> _BRIEF_
Please give back only the lines below from the one containing "other cells,1,4,0.0002466" to the one containing "floorplan | 5.731 | - | 15200 | 781 | 0.3764", each repeated word for word, both ends included.

> _PROVIDED ENTRIES_
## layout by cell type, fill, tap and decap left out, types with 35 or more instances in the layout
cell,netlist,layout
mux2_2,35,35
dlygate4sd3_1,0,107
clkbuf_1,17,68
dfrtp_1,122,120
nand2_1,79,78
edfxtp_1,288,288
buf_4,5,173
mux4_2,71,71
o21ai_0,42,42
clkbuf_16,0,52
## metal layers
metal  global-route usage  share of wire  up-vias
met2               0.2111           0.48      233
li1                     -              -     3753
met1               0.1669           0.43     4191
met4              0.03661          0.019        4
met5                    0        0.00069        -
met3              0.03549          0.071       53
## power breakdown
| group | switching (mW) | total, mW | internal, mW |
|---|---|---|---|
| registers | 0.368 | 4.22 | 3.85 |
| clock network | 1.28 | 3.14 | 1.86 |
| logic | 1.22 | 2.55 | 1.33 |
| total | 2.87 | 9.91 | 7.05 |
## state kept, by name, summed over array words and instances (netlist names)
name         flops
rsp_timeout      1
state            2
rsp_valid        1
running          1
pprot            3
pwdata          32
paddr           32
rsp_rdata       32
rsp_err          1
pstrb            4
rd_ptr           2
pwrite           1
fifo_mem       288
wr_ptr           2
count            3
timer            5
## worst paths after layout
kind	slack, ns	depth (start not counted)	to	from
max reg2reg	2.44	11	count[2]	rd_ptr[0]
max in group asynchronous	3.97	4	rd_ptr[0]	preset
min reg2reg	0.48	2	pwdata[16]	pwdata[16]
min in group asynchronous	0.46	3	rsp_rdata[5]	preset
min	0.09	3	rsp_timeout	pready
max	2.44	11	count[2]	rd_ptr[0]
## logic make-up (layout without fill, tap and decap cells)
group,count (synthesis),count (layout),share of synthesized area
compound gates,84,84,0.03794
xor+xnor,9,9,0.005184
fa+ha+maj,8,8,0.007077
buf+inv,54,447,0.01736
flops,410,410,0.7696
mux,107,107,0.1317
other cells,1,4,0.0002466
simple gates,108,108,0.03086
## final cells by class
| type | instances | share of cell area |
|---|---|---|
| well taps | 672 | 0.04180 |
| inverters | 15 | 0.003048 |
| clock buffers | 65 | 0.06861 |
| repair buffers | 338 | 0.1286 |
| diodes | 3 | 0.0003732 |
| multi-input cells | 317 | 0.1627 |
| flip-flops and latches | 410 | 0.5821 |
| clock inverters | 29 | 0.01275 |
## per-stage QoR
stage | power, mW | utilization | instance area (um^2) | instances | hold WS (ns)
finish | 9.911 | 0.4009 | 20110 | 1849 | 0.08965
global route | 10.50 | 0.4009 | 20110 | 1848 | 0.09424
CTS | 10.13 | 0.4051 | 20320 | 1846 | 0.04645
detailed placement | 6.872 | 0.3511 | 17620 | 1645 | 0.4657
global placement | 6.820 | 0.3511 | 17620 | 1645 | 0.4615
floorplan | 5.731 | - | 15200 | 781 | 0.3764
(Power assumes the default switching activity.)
### src/rtl/gth_link_sequencer.sv
// gth_link_sequencer: brings up the SFP0 GTH link carrying the LFSR pattern.
// Sequence: reset pulse -> PLL lock -> reset done -> rx aligned -> UP. Each
// checkpoint is bounded by a timeout. Failed attempts back off and retry up
// to MAX_RETRY times. A filtered loss of link while UP re-runs the sequence.

// Two-flop synchronizer for one asynchronous status bit.
module gth_sync_bit (
  input  logic axi_clk,
  input  logic rst,
  input  logic d,
  output logic q
);
  logic meta_q, sync_q;

  // meta_q may go metastable; only sync_q is used downstream
  always_ff @(posedge axi_clk or posedge rst) begin
    if (rst) begin
      meta_q <= 1'b0;
      sync_q <= 1'b0;
    end else begin
      meta_q <= d;
      sync_q <= meta_q;
    end
  end

  assign q = sync_q;
endmodule

module gth_link_sequencer #(
  parameter int unsigned RST_CYCLES     = 64,
  parameter int unsigned TIMEOUT_CYCLES = 2500000,
  parameter int unsigned MAX_RETRY      = 3,
  parameter int unsigned LOSS_FILT      = 16,
  parameter int unsigned BACKOFF_CYCLES = 1024
) (
  input  logic       axi_clk,
  input  logic       rst,
  input  logic       enable,
  input  logic       restart,
  input  logic [3:0] gth_status,
  output logic       gth_rst,
  output logic       link_up,
  output logic       link_fail,
  output logic [2:0] state,
  output logic [3:0] retry_cnt,
  output logic [7:0] loss_cnt
);

  typedef enum logic [2:0] {
    S_IDLE       = 3'd0,
    S_RESET      = 3'd1,
    S_WAIT_PLL   = 3'd2,
    S_WAIT_DONE  = 3'd3,
    S_WAIT_ALIGN = 3'd4,
    S_UP         = 3'd5,
    S_BACKOFF    = 3'd6,
    S_FAIL       = 3'd7
  } state_t;

  // One shared timer covers reset hold, checkpoint waits, backoff and the
  // loss filter; only one of these is ever active at a time.
  localparam int unsigned M0 = (RST_CYCLES > TIMEOUT_CYCLES) ? RST_CYCLES : TIMEOUT_CYCLES;
  localparam int unsigned M1 = (M0 > BACKOFF_CYCLES) ? M0 : BACKOFF_CYCLES;
  localparam int unsigned M2 = (M1 > LOSS_FILT) ? M1 : LOSS_FILT;
  localparam int unsigned TW = $clog2(M2 + 1);

  localparam logic [TW-1:0] RST_LAST  = TW'(RST_CYCLES - 1);
  localparam logic [TW-1:0] TO_LAST   = TW'(TIMEOUT_CYCLES - 1);
  localparam logic [TW-1:0] BO_LAST   = TW'(BACKOFF_CYCLES - 1);
  localparam logic [TW-1:0] LOSS_LAST = TW'(LOSS_FILT - 1);
  localparam logic [TW-1:0] TIM_ONE   = TW'(1);
  localparam logic [3:0]    RETRY_MAX = 4'(MAX_RETRY);

  logic [3:0] s;

  // Per-bit synchronizers; every decision below uses s, never gth_status.
  for (genvar i = 0; i < 4; i++) begin : g_sync
    gth_sync_bit u_sync (
      .axi_clk (axi_clk),
      .rst     (rst),
      .d       (gth_status[i]),
      .q       (s[i])
    );
  end

  state_t        state_q, state_d;
  logic [TW-1:0] timer_q, timer_d;
  logic [3:0]    retry_q, retry_d;
  logic [7:0]    loss_q, loss_d;
  logic          gth_rst_q, gth_rst_d;
  logic          link_up_q, link_up_d;
  logic          link_fail_q, link_fail_d;
  logic          fail_attempt;

  // State, timers and counters; async reset puts outputs at safe values.
  always_ff @(posedge axi_clk or posedge rst) begin
    if (rst) begin
      state_q     <= S_IDLE;
      timer_q     <= '0;
      retry_q     <= '0;
      loss_q      <= '0;
      gth_rst_q   <= 1'b1;
      link_up_q   <= 1'b0;
      link_fail_q <= 1'b0;
    end else begin
      state_q     <= state_d;
      timer_q     <= timer_d;
      retry_q     <= retry_d;
      loss_q      <= loss_d;
      gth_rst_q   <= gth_rst_d;
      link_up_q   <= link_up_d;
      link_fail_q <= link_fail_d;
    end
  end

  // Next-state logic: enable drop beats restart beats normal sequencing.
  always_comb begin
    state_d      = state_q;
    timer_d      = timer_q;
    retry_d      = retry_q;
    loss_d       = loss_q;
    fail_attempt = 1'b0;

    if (!enable) begin
      state_d = S_IDLE;
      timer_d = '0;
    end else if (restart) begin
      state_d = S_RESET;
      timer_d = '0;
      retry_d = '0;
    end else begin
      unique case (state_q)
        S_IDLE: begin
          state_d = S_RESET;
          timer_d = '0;
        end
        S_RESET: begin
          if (timer_q == RST_LAST) begin
            state_d = S_WAIT_PLL;
            timer_d = '0;
          end else begin
            timer_d = timer_q + TIM_ONE;
          end
        end
        // A checkpoint met on the timer's last cycle still counts as success.
        S_WAIT_PLL: begin
          if (s[0]) begin
            state_d = S_WAIT_DONE;
            timer_d = '0;
          end else if (timer_q == TO_LAST) begin
            fail_attempt = 1'b1;
          end else begin
            timer_d = timer_q + TIM_ONE;
          end
        end
        S_WAIT_DONE: begin
          if (s[2:0] == 3'b111) begin
            state_d = S_WAIT_ALIGN;
            timer_d = '0;
          end else if (timer_q == TO_LAST) begin
            fail_attempt = 1'b1;
          end else begin
            timer_d = timer_q + TIM_ONE;
          end
        end
        S_WAIT_ALIGN: begin
          if (s == 4'hF) begin
            state_d = S_UP;
            timer_d = '0;
            retry_d = '0;
          end else if (timer_q == TO_LAST) begin
            fail_attempt = 1'b1;
          end else begin
            timer_d = timer_q + TIM_ONE;
          end
        end
        // Timer acts as the loss filter: counts consecutive bad cycles.
        S_UP: begin
          if (s != 4'hF) begin
            if (timer_q == LOSS_LAST) begin
              state_d = S_RESET;
              timer_d = '0;
              if (loss_q != 8'hFF) loss_d = loss_q + 8'd1;
            end else begin
              timer_d = timer_q + TIM_ONE;
            end
          end else begin
            timer_d = '0;
          end
        end
        S_BACKOFF: begin
          if (timer_q == BO_LAST) begin
            state_d = S_RESET;
            timer_d = '0;
          end else begin
            timer_d = timer_q + TIM_ONE;
          end
        end
        S_FAIL: begin
          timer_d = '0;
        end
        default: begin
          state_d = S_IDLE;
          timer_d = '0;
        end
      endcase

      if (fail_attempt) begin
        retry_d = retry_q + 4'd1;
        timer_d = '0;
        state_d = (retry_d == RETRY_MAX) ? S_FAIL : S_BACKOFF;
      end
    end
  end

  // Registered outputs decoded from the next state so they track state_q.
  always_comb begin
    gth_rst_d   = 1'b1;
    link_up_d   = 1'b0;
    link_fail_d = 1'b0;
    unique case (state_d)
      S_WAIT_PLL, S_WAIT_DONE, S_WAIT_ALIGN: gth_rst_d = 1'b0;
      S_UP: begin
        gth_rst_d = 1'b0;
        link_up_d = 1'b1;
      end
      S_FAIL:  link_fail_d = 1'b1;
      default: gth_rst_d   = 1'b1;
    endcase
  end

  assign gth_rst   = gth_rst_q;
  assign link_up   = link_up_q;
  assign link_fail = link_fail_q;
  assign state     = state_q;
  assign retry_cnt = retry_q;
  assign loss_cnt  = loss_q;

endmodule

### config.mk
export PLATFORM = sky130hd
export DESIGN_NAME = gth_link_sequencer
export DESIGN_NICKNAME = d
export VERILOG_FILES = /design/src/rtl/gth_link_sequencer.sv
export SDC_FILE = /design/constraint.sdc
export NUM_CORES = 1
export LEC_CHECK = 0
export CORE_MARGIN = 3
export CORE_UTILIZATION = 41
export CTS_CLUSTER_DIAMETER = 100
export DETAILED_ROUTE_END_ITERATION = 8
export GPL_ROUTABILITY_DRIVEN = 0
export PLACE_DENSITY = 0.68
export SLEW_MARGIN = 0
export SYNTH_ARGS = -nofsm -noshare
export SYNTH_HDL_FRONTEND = slang
export SYNTH_SLANG_ARGS = --single-unit
export TNS_END_PERCENT = 30
### constraint.sdc
create_clock -name axi_clk -period 2.1 [get_ports axi_clk]
set_input_delay 0.63 -clock axi_clk [delete_from_list [all_inputs] [get_ports axi_clk]]
set_output_delay 0.63 -clock axi_clk [all_outputs]
set_load 0.05 [all_outputs]
==> impl_metrics.env <==
export IMPL_yosysUniqueCellTypes=46
export IMPL_grt_busiest_layer="met2"
export IMPL_grtUsageMet3=0.03238
export IMPL_dp_hpwl_um=4113
export IMPL_p_leak_nw=1.378
export IMPL_cp_max_fo=22
export IMPL_yosysWarnings=0
export IMPL_clk_path_buf_depth=2
export IMPL_synth_fp_nets=261
export IMPL_multiInputGateArea_um2=1281
export IMPL_post_cts_buffers=0
export IMPL_cts_root_buf="clkbuf_8"
export IMPL_avgViaCountPerCell=5.464
export IMPL_synth_edf_count=0
export IMPL_wl_um=5520
export IMPL_netlist_area_um2=2536
export IMPL_wl_per_cell_um=14.38
export IMPL_final_cells=384
export IMPL_synth_top_cell_by_area="dfrtp_1"
export IMPL_synth_area_leaders="dfrtp_1 (46%), xnor2_1 (7.9%), nor3_1 (6.1%), nand3_1 (3.0%), nand4_1 (2.2%)"
export IMPL_post_synth_top_count_cell="dfrtp_1"
export IMPL_cts_hold_buf=0
export IMPL_critPathLaunchType="flop"
export IMPL_antenna_found_initial=0
export IMPL_async_flop_share=1.000
export IMPL_grt_use_met2=0.2676
export IMPL_fp_dieW_um=84.65
export IMPL_netlist_area_leader_share=0.4637
export IMPL_min_period_ps=2133
export IMPL_maxCapViolCount=0
export IMPL_worst_slack_ps=-32.95
export IMPL_track_usage=0.1635
export IMPL_slew_headroom=0.6642
export IMPL_drc=0
export IMPL_worstMarginPinSlew_ps=502.8
export IMPL_start_util=0.4258
export IMPL_met1_usage=0.2161
export IMPL_vias=2098
export IMPL_hold_slack_ps=353.6
export IMPL_firstDrtPassIters=4
export IMPL_cts_sinks=48
export IMPL_post_route_period_util=1.016
export IMPL_seq_area_um2=1207
export IMPL_critPathKind="flop to flop"
export IMPL_outcome="complete, but fails checks"
export IMPL_setup_tns_ps=-428.4
export IMPL_pwr_density_cell_nw_per_um2=544.0
export IMPL_violations="negative setup slack"
export IMPL_required_ps=2290
export IMPL_synth_common_cells="dfrtp_1 (47), nor3_1 (31), xnor2_1 (23), nand3_1 (15), nand2_1 (14)"
export IMPL_max_freq_ghz=0.4688
export IMPL_nets=320
export IMPL_grt_overflow=0
export IMPL_die_h_um=84.65
export IMPL_synth_seq_cells=48
export IMPL_drv_slew=0
export IMPL_grt_start_max_net_pins=23
export IMPL_htree_num_levels=2
export IMPL_grt_pass1_wl_um=9501
export IMPL_setup_viol_count_final=22
export IMPL_num_rows=28
export IMPL_antenna_left=0
export IMPL_grt_pass1_vias=2055
export IMPL_drt_initial_drc_count=81
export IMPL_insertion_delay_ps=300
export IMPL_cts_tree="built"
export IMPL_hp_class="flop to flop"
export IMPL_layout_drive_gt1_share=0.2880
export IMPL_die_area_um2=7166
export IMPL_io_pin_count=26
export IMPL_vdd_drop_max_uv=357.9
export IMPL_crit_arrival_ps=2320
export IMPL_area_growth_syn_to_layout_pct=28.27
export IMPL_clk_pin_slew_worst_paths_ps=90
export IMPL_n_antenna_cell=0
export IMPL_ys_seq_area_frac=0.4741
export IMPL_clock_skew_ps=9.628
export IMPL_syn_area_per_cell_um2=10.19
export IMPL_syn_inst=249
export IMPL_final_hold_viol_count=0
export IMPL_final_area_um2=3253
export IMPL_portBuffers=25
export IMPL_rsz0062_at_grt="true"
export IMPL_core_um2=5956
export IMPL_endpoint_kind="flop"
export IMPL_place_inst=376
export IMPL_placed_area_um2=3103
export IMPL_nFillCells=560
export IMPL_ys_flop_type="dfrtp_1"
export IMPL_numCtsBuffers=5
export IMPL_final_util=0.5462
worst max-delay path: stages, from the launching register on:
cell and delay, ps:
dfrtp_1 420, nor4_4 300, or4b_4 540, o21ba_4 230, nor4b_4 260, buf_12 200
nor3_1 70
worst paths after layout:
path | start | to | slack (ps) | depth (start not counted)
max | timer_q[6] | timer_q[7] | -30 | 6
min | g_sync[2].u_sync.meta_q | g_sync[2].u_sync.q | 350 | 0
max reg2reg | timer_q[6] | timer_q[7] | -30 | 6
min reg2reg | g_sync[2].u_sync.meta_q | g_sync[2].u_sync.q | 350 | 0
max in group asynchronous | rst | timer_q[19] | 960 | 3
min in group asynchronous | rst | retry_cnt[1] | 610 | 2
per-stage QoR:
step | total power [mW] | setup slack, ps
finish | 1.770 | -32.95
global route | 1.868 | -91.46
CTS | 1.781 | -64.81
detailed placement | 1.227 | -229.2
global placement | 1.221 | -202.5
floorplan | 1.139 | -14.81
power breakdown:
group / internal (mW) / switching, mW
Combinational: 0.0950 / 0.143
Sequential: 0.948 / 0.0289
Clock: 0.236 / 0.320
Total: 1.28 / 0.491
sequential cells by signal, indices dropped and copies added, names as in the netlist:
signal                flops
retry_cnt                 4
timer_q                  22
link_fail                 1
state                     3
g_sync.u_sync.meta_q      4
loss_cnt                  8
link_up                   1
g_sync.u_sync.q           4
gth_rst                   1
per-layer routing:
layer	part of all wire	vias to the layer above
li1	-	1022
met1	0.45	1040
met2	0.51	32
met3	0.026	4
met4	0.0092	0
met5	0	-
final cells by class:
| type | instances | area share |
|---|---|---|
| clock buffer | 5 | 0.02115 |
| clock inverter | 3 | 0.007308 |
| inverter | 11 | 0.01269 |
| multi-input combinational | 178 | 0.3938 |
| sequential | 48 | 0.3712 |
| tap | 75 | 0.02885 |
| timing repair buffer | 64 | 0.1650 |
cells in the final DEF (no fill, tap or decap), types with 3 or more instances in the layout:
| cell type | n |
|---|---|
| buf_4 | 52 |
| xnor2_1 | 23 |
| nand2_1 | 14 |
| xor2_1 | 6 |
| nor3b_1 | 5 |
| nor3_1 | 30 |
| and3_1 | 6 |
| and4_1 | 3 |
| nand4_1 | 9 |
| clkdlybuf4s50_1 | 7 |
| a21oi_1 | 6 |
| nand3_1 | 14 |
| nor2_1 | 5 |
| inv_1 | 10 |
| o2111ai_1 | 3 |
| nand2b_1 | 7 |
| dfrtp_1 | 43 |
| dfrtp_2 | 4 |
| clkbuf_8 | 5 |
| mux2_2 | 3 |
| nor4_1 | 4 |
kinds of logic after synthesis:
kind of cell               synth area share
AOI/OAI and AO/OA                   0.07055
muxes                               0.01332
adders and majority gates           0.01973
and+or+nand+nor                      0.2787
xor gates and xnor gates             0.1001
DFF                                  0.4741
buffers and inverters               0.04341
what timing repair did:
action	4_1_cts	5_1_grt
pin swaps	0	0
gates resized for setup	2	11
setup endpoints to repair	23	35
endpoints found under the hold margin	0	0
(Power assumes the default switching activity.)
File: config.mk
export PLATFORM = sky130hd
export DESIGN_NAME = pong_game_ctrl
export DESIGN_NICKNAME = d
export VERILOG_FILES = /design/src/rtl/pong_pkg.sv /design/src/rtl/pong_paddle.sv /design/src/rtl/pong_game_ctrl.sv
export SDC_FILE = /design/constraint.sdc
export NUM_CORES = 1
export LEC_CHECK = 0
export CAP_MARGIN = 25
export CORE_AREA = 2 2 103 105
export CTS_BUF_LIST = sky130_fd_sc_hd__clkbuf_4
export DETAILED_ROUTE_END_ITERATION = 8
export DIE_AREA = 0 0 105 107
export PLACE_DENSITY = 0.78
export SYNTH_ARGS = -nofsm -noshare
export SYNTH_HDL_FRONTEND = slang
export SYNTH_HIERARCHICAL = 1
export SYNTH_SLANG_ARGS = --single-unit
File: constraint.sdc
create_clock -name clk -period 9.91 [get_ports clk]
set_input_delay 1.982 -clock clk [delete_from_list [all_inputs] [get_ports clk]]
set_output_delay 1.982 -clock clk [all_outputs]
set_load 0.03 [all_outputs]
File: src/rtl/pong_pkg.sv
// Shared geometry constants and game-state encoding for the Pong game engine.
// Positions are 10-bit unsigned pixel coordinates (top-left origin).
package pong_pkg;

  localparam int SCREEN_W  = 640;
  localparam int SCREEN_H  = 480;
  localparam int PADDLE_W  = 10;
  localparam int PADDLE_H  = 80;
  localparam int BALL_SIZE = 10;

  localparam logic [9:0] PADDLE_Y_MAX   = 10'd400;
  localparam logic [9:0] PADDLE_Y_RESET = 10'd200;
  localparam logic [9:0] BALL_X_MIN     = 10'd10;
  localparam logic [9:0] BALL_X_MAX     = 10'd620;
  localparam logic [9:0] BALL_Y_MAX     = 10'd470;
  localparam logic [9:0] CENTER_X       = 10'd315;
  localparam logic [9:0] CENTER_Y       = 10'd235;

  typedef enum logic [1:0] {
    SERVE = 2'd0,
    PLAY  = 2'd1,
    OVER  = 2'd2
  } game_state_t;

endpackage

File: src/rtl/pong_paddle.sv
// One paddle: 2-flop button synchronizers plus clamped up/down stepping,
// updated once per frame while enabled.
module pong_paddle
  import pong_pkg::*;
#(
  parameter int STEP = 4
) (
  input  logic       clk,
  input  logic       rst,
  input  logic       frame_pulse,
  input  logic       enable,
  input  logic       btn_up,
  input  logic       btn_dn,
  output logic [9:0] y
);

  logic [1:0] up_sync;
  logic [1:0] dn_sync;
  logic [9:0] y_next;

  always_ff @(posedge clk or posedge rst) begin
    if (rst) begin
      up_sync <= 2'b00;
      dn_sync <= 2'b00;
    end else begin
      up_sync <= {up_sync[0], btn_up};
      dn_sync <= {dn_sync[0], btn_dn};
    end
  end

  // Both buttons held cancel each other out; the clamps are written so nothing wraps.
  always_comb begin
    y_next = y;
    if (up_sync[1] && !dn_sync[1]) begin
      y_next = (y < 10'(STEP)) ? 10'd0 : y - 10'(STEP);
    end else if (dn_sync[1] && !up_sync[1]) begin
      y_next = (y + 10'(STEP) > PADDLE_Y_MAX) ? PADDLE_Y_MAX : y + 10'(STEP);
    end
  end

  always_ff @(posedge clk or posedge rst) begin
    if (rst) begin
      y <= PADDLE_Y_RESET;
    end else if (frame_pulse && enable) begin
      y <= y_next;
    end
  end

endmodule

> _OUTPUT FOR THIS TASK_
other cells,1,4,0.0002466
simple gates,108,108,0.03086
## final cells by class
| type | instances | share of cell area |
|---|---|---|
| well taps | 672 | 0.04180 |
| inverters | 15 | 0.003048 |
| clock buffers | 65 | 0.06861 |
| repair buffers | 338 | 0.1286 |
| diodes | 3 | 0.0003732 |
| multi-input cells | 317 | 0.1627 |
| flip-flops and latches | 410 | 0.5821 |
| clock inverters | 29 | 0.01275 |
## per-stage QoR
stage | power, mW | utilization | instance area (um^2) | instances | hold WS (ns)
finish | 9.911 | 0.4009 | 20110 | 1849 | 0.08965
global route | 10.50 | 0.4009 | 20110 | 1848 | 0.09424
CTS | 10.13 | 0.4051 | 20320 | 1846 | 0.04645
detailed placement | 6.872 | 0.3511 | 17620 | 1645 | 0.4657
global placement | 6.820 | 0.3511 | 17620 | 1645 | 0.4615
floorplan | 5.731 | - | 15200 | 781 | 0.3764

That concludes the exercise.